17.11.08

Manoel de Oliveira: Game for a century (Sight and Sound)


By Jonathan Romney

For eight decades Manoel de Oliveira has played with audiences' expectations of cinema. Now, at the age of 100, this contradictory figure is not merely Portugal's most important director, he's an international treasure. By Jonathan Romney

As Michel Piccoli's character walks off at the end of Manoel de Oliveira's Belle toujours (2006), waiters clearing the salonwhere he just hosted a dinner à deux share observations on their client: "Quel drôle de type" - "Oui, quel homme étrange." A funny guy, a strange man: you might say the same of Manoel de Oliveira. The veteran Portuguese film-maker is drôle indeed, a farceur and proud of it, yet deadly serious at the same time. Oliveira is an anomaly too, not just among film-makers, but among human beings: he celebrates his hundredth birthday on 12 December this year, having made roughly a film a year since the early 1980s, and apparently showing no inclination to stop.

A few years ago I interviewed Oliveira onstage in London after a screening of his 2001 film I'm Going Home (Je rentre à la maison), starring Michel Piccoli. The director was in mischievous mood. I started to ask about his first film, from 1931, but Oliveira was having none of it. "When I made my first film," he said, holding his hand a foot above the ground, "I was only this big. Then I made a second film, and I was this big," he gestured a little higher. "Now I have made a film with Michel Piccoli, and I am this big" - the 93-year-old Oliveira climbed on to his chair and stood arms outstretched, receiving an ovation of several minutes.

Outrageous as this showmanship is, it's also curiously modest - as though it had really taken eight decades of film-making and Piccoli's blessing for Oliveira to achieve greatness. Oliveira is certainly a great director, although in a singular way. Critics have compared him to the likes of Buñuel and Dreyer, yet his films remain outside the canon. Wilfully uncommercial and hard to see outside festivals, these eccentric works can be elusive even at their least obscure, as in the case of the approachable yet slippery Belle toujours. Because most admirers have seen relatively few of Oliveira's films, there is little consensus about which are his best. And because of his longevity, his pre-eminence as Portugal's national auteur, and his mythical aura far beyond that of your average 'grand old man', there is often resistance to acknowledging Oliveira's status. Another nonconformist Portuguese director, the late João César Monteiro, once wrote an article questioning the merit of the man he called "the fossil of Oporto", before grudgingly recognising Oliveira as "the greatest young Portuguese director". That was in 1974, when Oliveira was only 66.

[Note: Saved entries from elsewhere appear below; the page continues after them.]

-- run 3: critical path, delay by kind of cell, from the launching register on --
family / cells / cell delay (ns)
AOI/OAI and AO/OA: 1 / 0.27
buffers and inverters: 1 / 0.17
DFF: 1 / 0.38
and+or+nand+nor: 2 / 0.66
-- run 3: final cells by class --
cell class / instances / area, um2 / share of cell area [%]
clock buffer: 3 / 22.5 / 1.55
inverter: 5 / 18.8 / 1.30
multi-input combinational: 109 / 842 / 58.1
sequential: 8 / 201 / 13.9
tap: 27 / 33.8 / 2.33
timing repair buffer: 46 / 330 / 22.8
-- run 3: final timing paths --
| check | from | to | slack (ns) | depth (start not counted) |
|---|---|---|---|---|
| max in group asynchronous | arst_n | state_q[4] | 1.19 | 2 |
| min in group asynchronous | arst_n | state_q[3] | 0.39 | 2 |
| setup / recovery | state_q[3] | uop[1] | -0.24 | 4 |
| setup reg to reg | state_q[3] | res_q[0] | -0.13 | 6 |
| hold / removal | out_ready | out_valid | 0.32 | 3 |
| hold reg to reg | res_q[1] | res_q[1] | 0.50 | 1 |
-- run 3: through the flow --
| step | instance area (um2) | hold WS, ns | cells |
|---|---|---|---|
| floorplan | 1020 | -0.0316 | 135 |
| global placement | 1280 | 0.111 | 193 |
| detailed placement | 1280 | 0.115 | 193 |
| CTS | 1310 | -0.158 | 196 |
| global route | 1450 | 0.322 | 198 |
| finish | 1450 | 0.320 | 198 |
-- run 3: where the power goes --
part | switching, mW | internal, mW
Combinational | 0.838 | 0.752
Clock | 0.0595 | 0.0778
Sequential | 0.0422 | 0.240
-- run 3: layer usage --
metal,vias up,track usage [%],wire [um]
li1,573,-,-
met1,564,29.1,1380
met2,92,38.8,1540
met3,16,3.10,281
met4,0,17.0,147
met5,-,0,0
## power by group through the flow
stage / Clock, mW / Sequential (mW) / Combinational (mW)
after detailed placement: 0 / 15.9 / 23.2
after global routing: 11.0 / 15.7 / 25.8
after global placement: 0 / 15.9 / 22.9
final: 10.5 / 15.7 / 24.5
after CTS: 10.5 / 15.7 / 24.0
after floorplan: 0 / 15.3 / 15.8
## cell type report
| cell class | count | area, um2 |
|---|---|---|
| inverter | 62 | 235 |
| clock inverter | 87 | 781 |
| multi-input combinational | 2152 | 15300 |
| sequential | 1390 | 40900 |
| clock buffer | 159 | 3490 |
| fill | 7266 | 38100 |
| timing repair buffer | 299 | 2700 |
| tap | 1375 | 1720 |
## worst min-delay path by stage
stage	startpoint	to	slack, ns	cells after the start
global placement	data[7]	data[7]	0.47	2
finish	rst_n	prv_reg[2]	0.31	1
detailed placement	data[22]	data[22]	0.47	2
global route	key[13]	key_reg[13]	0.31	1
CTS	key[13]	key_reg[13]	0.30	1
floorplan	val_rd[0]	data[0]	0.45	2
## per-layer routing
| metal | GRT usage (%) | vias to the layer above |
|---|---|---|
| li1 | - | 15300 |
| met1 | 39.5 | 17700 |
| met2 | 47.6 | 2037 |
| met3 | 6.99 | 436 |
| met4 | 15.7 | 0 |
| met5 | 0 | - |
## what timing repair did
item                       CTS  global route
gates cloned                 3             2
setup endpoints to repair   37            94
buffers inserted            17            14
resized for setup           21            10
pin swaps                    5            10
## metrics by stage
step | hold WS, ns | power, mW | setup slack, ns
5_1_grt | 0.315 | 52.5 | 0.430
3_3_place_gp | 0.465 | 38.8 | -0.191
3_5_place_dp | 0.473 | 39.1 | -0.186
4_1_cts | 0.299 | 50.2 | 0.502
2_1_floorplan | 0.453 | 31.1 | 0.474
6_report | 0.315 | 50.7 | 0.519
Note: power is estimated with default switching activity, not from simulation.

It's hard to suspend considerations of mystique when trying to appraise Oliveira's work. He has provoked gasps by dancing in his film Inquietude (1998) or, on his regular visits to Cannes, by bounding up the Palais steps. A former racing driver and athlete, Oliveira was always in good shape: 1930s photos of him heaving a vaulting pole or carrying a bathing beauty on his shoulders reveal a Grecian-style muscleman and shameless glamour hound.

Only four Oliveira films have been released in Britain, and only since the early 1990s. Some films are available on DVD, with French or Spanish subtitles. As for the quartet that some consider Oliveira's masterpieces, the 'Tetralogy of Frustrated Love' that includes the four-hour-plus Doomed Love (Amor de Perdição, 1978), you'll be lucky ever to see the first three.

For an international audience, Oliveira's difficulty derives in no small part from his preoccupation with Portuguese history and culture. Some of his films are cosmopolitan: their literary references and models include Flaubert, Ionesco, Beckett and Dostoevsky; A Talking Picture (Um Filme Falado , 2003), which muses on the fate of western culture after 9/11, has dialogue in French, English, Italian, Greek and Portuguese. But Oliveira returns obsessively to home-grown material: the life and work of 19th-century writer Camilo Castelo Branco, subject of 1992's docudrama The Day of Despair (O Dia do Desespero); 20th-century plays by Jose Regio and Prista Monteiro; the novels of Oliveira's frequent co-writer Agustina Bessa-Luis. The gruelling and austere Word and Utopia (Palavra e Utopia, 2000) is a rather Straubian setting of the writings of the 17th-century Jesuit preacher Father Antonio Vieira, surely qualifying it as one of the most wilfully uncommercial films ever.

Oliveira's sceptical nationalism sets him apart in world cinema. A key Oliveira theme is the specificity of Portuguese culture, which goes hand in hand with the nation's geographic marginality on Europe's western rim. There is the country's relative linguistic isolation, together with the political stasis it endured from 1932 to 1974 under the Estado Novo regime of dictator Antonio Salazar. And, looking further back, there is nostalgia for a lost dream of empire that collapsed in the 16th century. Oliveira's Portugal is an idea predicated on singularity, isolation, loss, memory and eclipsed glory. All these are factors, perhaps, of the national cult of saudade (melancholy, or the blues), although Oliveira treats this with wry scepticism.